The annual rate of Amazon forest loss in Brazil has slowed by 75 percent since the early 2000s, but roughly 5,000 square kilometres (1.2 million acres) of rainforest is still destroyed every year. Greenpeace says that’s the equivalent of 700,000 football pitches. Even some lawmakers joined the group in saying that it’s time for the country to make it official policy that economic development activities not be undertaken at the expense of the Amazon rainforest.
“I signed the petition in 2012 and I admit that I was anxious to see it completed,” senator João Capiberibe said in a statement. “This is certainly an important step towards the objective of zero deforestation in Brazil and then beginning a new project for developing the country, one that is not based on environmental destruction.”
A recent analysis by Paulo Moutinho of the Amazon Environmental Research Institute and Steve Schwartzman of the Environmental Defense Fund supports Greenpeace’s assertion that zero deforestation is entirely possible for Brazil to achieve without foregoing economic growth.

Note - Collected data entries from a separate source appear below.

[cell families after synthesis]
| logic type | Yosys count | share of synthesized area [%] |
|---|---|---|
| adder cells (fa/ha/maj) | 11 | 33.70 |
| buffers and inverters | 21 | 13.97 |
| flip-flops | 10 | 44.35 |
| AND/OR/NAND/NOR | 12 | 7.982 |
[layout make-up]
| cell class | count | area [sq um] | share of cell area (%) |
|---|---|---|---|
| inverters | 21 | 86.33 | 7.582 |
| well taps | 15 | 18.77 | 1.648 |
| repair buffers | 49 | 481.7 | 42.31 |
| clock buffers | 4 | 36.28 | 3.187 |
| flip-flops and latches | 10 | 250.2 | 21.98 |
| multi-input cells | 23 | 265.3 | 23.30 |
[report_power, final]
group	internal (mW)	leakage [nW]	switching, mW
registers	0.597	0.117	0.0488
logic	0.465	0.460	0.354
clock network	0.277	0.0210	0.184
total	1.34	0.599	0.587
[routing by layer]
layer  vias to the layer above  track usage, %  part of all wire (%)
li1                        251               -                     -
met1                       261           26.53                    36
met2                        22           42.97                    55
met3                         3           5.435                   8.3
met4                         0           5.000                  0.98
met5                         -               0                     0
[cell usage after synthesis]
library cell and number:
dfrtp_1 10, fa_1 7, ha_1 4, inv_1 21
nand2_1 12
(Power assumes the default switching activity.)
## config.mk

```make
export PLATFORM = sky130hd
export DESIGN_NAME = audio_stream_bridge
export DESIGN_NICKNAME = d
export VERILOG_FILES = /design/src/rtl/audio_pkg.sv /design/src/rtl/sat_counter.sv /design/src/rtl/audio_stream_bridge.sv
export SDC_FILE = /design/constraint.sdc
export NUM_CORES = 1
export LEC_CHECK = 0
export ABC_AREA = 1
export ABC_CLOCK_PERIOD_IN_PS = 2800
export BUFFER_PORTS_ARGS = -buffer_cell sky130_fd_sc_hd__buf_2
export CORE_MARGIN = 8
export CORE_UTILIZATION = 30
export CTS_CLUSTER_DIAMETER = 40
export DETAILED_ROUTE_END_ITERATION = 6
export PLACE_DENSITY_LB_ADDON = 0.08
export SYNTH_ARGS = -nofsm -noshare
export SYNTH_HDL_FRONTEND = slang
export SYNTH_SLANG_ARGS = --single-unit
export TNS_END_PERCENT = 50
```

## constraint.sdc

```tcl
create_clock -name CLOCK_50 -period 2.8 [get_ports CLOCK_50]
set_input_delay 0.28 -clock CLOCK_50 [delete_from_list [all_inputs] [get_ports CLOCK_50]]
set_output_delay 0.28 -clock CLOCK_50 [all_outputs]
set_load 0.02 [all_outputs]
```

## src/rtl/audio_pkg.sv

```systemverilog
// rtl/audio_pkg.sv - shared types and constants for the audio stream bridge
package audio_pkg;

    localparam int SAMPLE_W        = 32;
    localparam int DROP_W          = 16;
    localparam int FX_LATENCY_DEF  = 0;
    localparam int STALL_LIMIT_DEF = 1023;

    typedef enum logic [2:0] {
        ST_IDLE,
        ST_CAPTURE,
        ST_PROCESS,
        ST_WAIT_OUT,
        ST_WRITE
    } state_t;

endpackage

```

## src/rtl/sat_counter.sv

```systemverilog
// rtl/sat_counter.sv - saturating up-counter with async active-low clear
module sat_counter #(
    parameter int W = 16
) (
    input  logic         clk,
    input  logic         clr_n,
    input  logic         inc,
    output logic [W-1:0] count
);

    always_ff @(posedge clk or negedge clr_n) begin
        if (!clr_n) begin
            count <= '0;
        end else if (inc && (count != {W{1'b1}})) begin
            count <= count + 1'b1;
        end
    end

endmodule

```

## src/rtl/audio_stream_bridge.sv

```systemverilog
// rtl/audio_stream_bridge.sv - codec-in -> effect chain -> codec-out sample sequencer
module audio_stream_bridge
    import audio_pkg::*;
#(
    parameter int FX_LATENCY  = FX_LATENCY_DEF,
    parameter int STALL_LIMIT = STALL_LIMIT_DEF
) (
    input  logic                CLOCK_50,
    input  logic                resetn,
    input  logic                bypass,
    input  logic                audio_in_available,
    output logic                read_audio_in,
    input  logic [SAMPLE_W-1:0] codec_left_in,
    input  logic [SAMPLE_W-1:0] codec_right_in,
    output logic [SAMPLE_W-1:0] fx_left_out,
    output logic [SAMPLE_W-1:0] fx_right_out,
    output logic                fx_valid,
    input  logic [SAMPLE_W-1:0] fx_left_in,
    input  logic [SAMPLE_W-1:0] fx_right_in,
    input  logic                audio_out_allowed,
    output logic                write_audio_out,
    output logic [SAMPLE_W-1:0] codec_left_out,
    output logic [SAMPLE_W-1:0] codec_right_out,
    output logic [DROP_W-1:0]   drop_count
);

    localparam logic [3:0]  LAT_LAST   = 4'(FX_LATENCY);
    localparam logic [15:0] STALL_LAST = 16'(STALL_LIMIT - 1);

    state_t      state;
    logic [3:0]  lat_cnt;
    logic [15:0] stall_cnt;
    logic        drop;

    // The sample is abandoned on the edge where the incremented stall count reaches the limit.
    assign drop = (state == ST_WAIT_OUT) && !audio_out_allowed && (stall_cnt == STALL_LAST);

    always_ff @(posedge CLOCK_50 or negedge resetn) begin
        if (!resetn) begin
            state           <= ST_IDLE;
            read_audio_in   <= 1'b0;
            write_audio_out <= 1'b0;
            fx_valid        <= 1'b0;
            fx_left_out     <= '0;
            fx_right_out    <= '0;
            codec_left_out  <= '0;
            codec_right_out <= '0;
            lat_cnt         <= '0;
            stall_cnt       <= '0;
        end else begin
            read_audio_in   <= 1'b0;
            write_audio_out <= 1'b0;
            fx_valid        <= 1'b0;
            case (state)
                ST_IDLE: begin
                    if (audio_in_available) begin
                        state         <= ST_CAPTURE;
                        read_audio_in <= 1'b1;
                    end
                end
                ST_CAPTURE: begin
                    fx_left_out  <= codec_left_in;
                    fx_right_out <= codec_right_in;
                    fx_valid     <= 1'b1;
                    lat_cnt      <= '0;
                    state        <= ST_PROCESS;
                end
                ST_PROCESS: begin
                    if (lat_cnt == LAT_LAST) begin
                        codec_left_out  <= bypass ? fx_left_out  : fx_left_in;
                        codec_right_out <= bypass ? fx_right_out : fx_right_in;
                        stall_cnt       <= '0;
                        state           <= ST_WAIT_OUT;
                    end else begin
                        lat_cnt <= lat_cnt + 1'b1;
                    end
                end
                ST_WAIT_OUT: begin
                    if (audio_out_allowed) begin
                        write_audio_out <= 1'b1;
                        state           <= ST_WRITE;
                    end else begin
                        stall_cnt <= stall_cnt + 1'b1;
                        if (drop) begin
                            state <= ST_IDLE;
                        end
                    end
                end
                ST_WRITE: begin
                    state <= ST_IDLE;
                end
                default: begin
                    state <= ST_IDLE;
                end
            endcase
        end
    end

    sat_counter #(
        .W(DROP_W)
    ) u_drop_count (
        .clk   (CLOCK_50),
        .clr_n (resetn),
        .inc   (drop),
        .count (drop_count)
    );

endmodule

```

==> impl_metrics.yaml, run 1 <==
yosys:
  synthArstFlopShare_pct: 100
  syn_area_mm2: 0.00788
  synthCells: 976
  yosys.area.top_type_share_pct: 54.0
  seq_area_frac_synth_pct: 54.0
  synth_area_leaders: "dfrtp_1, nand2_1, o21ai_0, inv_1, nor2_1"
  ys_top_cells_by_count: "nand2_1, o21ai_0, dfrtp_1, inv_1, nor2_1"
  syn_avg_cell_area_um2: 8.07
  synth_edf_count: 0
  synth_top_cell_by_area: "dfrtp_1"
  synth-seq-cells: 170
  synth_warnings: 0
  synth_ff_type: "dfrtp_1"
  synthesis.nets: 1114
  synth.most_common_cell: "nand2_1"
  yosysUniqueCellTypes: 33
global_routing:
  grt_pass1_wl_um: 39900
  antenna_found_initial: 10
  track_usage_pct: 16.1
  grt_max_degree: 126
  grt_overflow_total: 0
  grt_pass1_vias: 7207
clock_tree:
  root_buffer: "clkbuf_16"
  cts_made_buffers: 17
  htreeDepth: 4
  postCtsSetupRepairBufs: 0
  clkTransAtPathRegs_ns: 0.08
  cts.sinks: 170
  clk_latency_ns: 0.44
  clockBufferDepth: 2
  cts_tree: "yes"
floorplan:
  initial_core_util_pct: 30.4
  io_pins: 280
  die_x_um: 178
  placementRows: 59
  die_area_mm2: 0.0317
  die_h_um: 178
  core_area_mm2: 0.0259
timing:
  period_needed_ns: 1.76
  hold_viol: 0
  tns_ns: 0
  relSlewSlack_pct: 52.3
  maxSlewViolCount: 0
  rsz0062_at_grt: "false"
  max_slew.worst_pin.slew_ns: 0.716
  final.period_utilization_pct: 62.8
  setup_viol: 0
  skew_ns: 0.0186
  hold_slack_ns: 0.0427
  fmax_mhz: 568
worst_setup_path:
  cp_data_arrival_time_ns: 2.06
  crit_chain: "inv_1 -> ha_1 -> nand2_1 -> nor2_1 -> nand2_4 -> nand2_1 -> inv_1 -> nand2_1 -> o21ai_0"
  criticalPathCategory: "flip-flop to flip-flop"
  cpPeakStageDelay_ns: 0.40
  endpoint_kind: "flip-flop"
  critPathTopFamily: "simple AND/OR/NAND/NOR gates"
  startpoint_type: "flip-flop"
  cp_common_cell: "nand2_1"
  cp_data_required_time_ns: 3.10
  cp_max_fo: 11
  critPathBufInv: 2
  slowest_stage: "dfrtp_1"
pwr:
  power.total_mw: 11.0
  p_switching_mw: 4.93
  p_leak_nw: 5.34
  power.share.clock_pct: 21.7
  p_comb_share_pct: 42.2
  p_sw_share_pct: 44.9
  ir_drop_mv: 1.07
  power.density_mw_per_mm2: 1080
  p_int_mw: 6.06
  power_frac_seq_pct: 36.0
placed_design:
  place_area_mm2: 0.00957
  portBuffers: 279
  place_congestion: 0.779
  dp.cells: 1553
  dp.final_hpwl_um: 18400
route:
  drcViolationCount: 0
  wl_per_cell_um: 15.7
  wl_um: 24900
  viasPerCell: 4.42
  detail_route.iter0.violations: 410
  drtAntennaViolNets: 0
  vias: 7030
  drtPass1Iterations: 6
outcome:
  outcome: "finished clean"
cells_and_area:
  layout.nets: 1376
  nFillCells: 2745
  drive_above_1_share_pct: 26.9
  fin_cells: 1589
  syn2layout_area_growth_pct: 29.0
  final_area_mm2: 0.0102
run:
  max-cap-violations: 0
min_path:
  hold_class: "primary input to flip-flop"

“Brazil succeeded in reducing Amazon deforestation by more than 80 percent since 2005 while maintaining robust growth in beef and soy production,” Moutinho and Schwarzman write. “There are at least about 56,000 km² of degraded cattle pasture in the Amazon that can be reclaimed for agriculture, as well as ample scope for intensifying cattle raising and improving yields, freeing up even more land.”
Brazilian president Dilma Rousseff has pledged to eliminate illegal deforestation and restore 12 million hectares (about 30 million acres) of forest by 2030 as part of broader efforts to combat climate change, itself a major threat to the wellbeing of tropical rainforests the world over.
But zero illegal deforestation by 2030 is a “considerably less ambitious goal” than many Brazilian states have already proposed for themselves, Moutinho and Schwarzman say.
Pará, for example, a major agricultural state, has adopted a target of 80 percent deforestation reduction by 2020 and zero net deforestation thereafter. And Acre state, which still retains nearly 90 percent of its original forest cover, is “already implementing the most ambitious and successful system of payment for environmental services in the tropical world focusing on forest conservation,” Moutinho and Schwarzman write.
Greenpeace and other forest advocates, like bishop Guilherme Antônio Werlang, want Brazil’s federal government to take those ambitious efforts as examples and commit to swifter action to end deforestation of the Amazon altogether.
“We have to change the economic model and create the Brazil that we want,” Werlang said in Greenpeace’s statement about the delivery of the zero deforestation bill to congress. “It is an important time for us to continue to press forward, not only for small changes, but to consider a profound change.”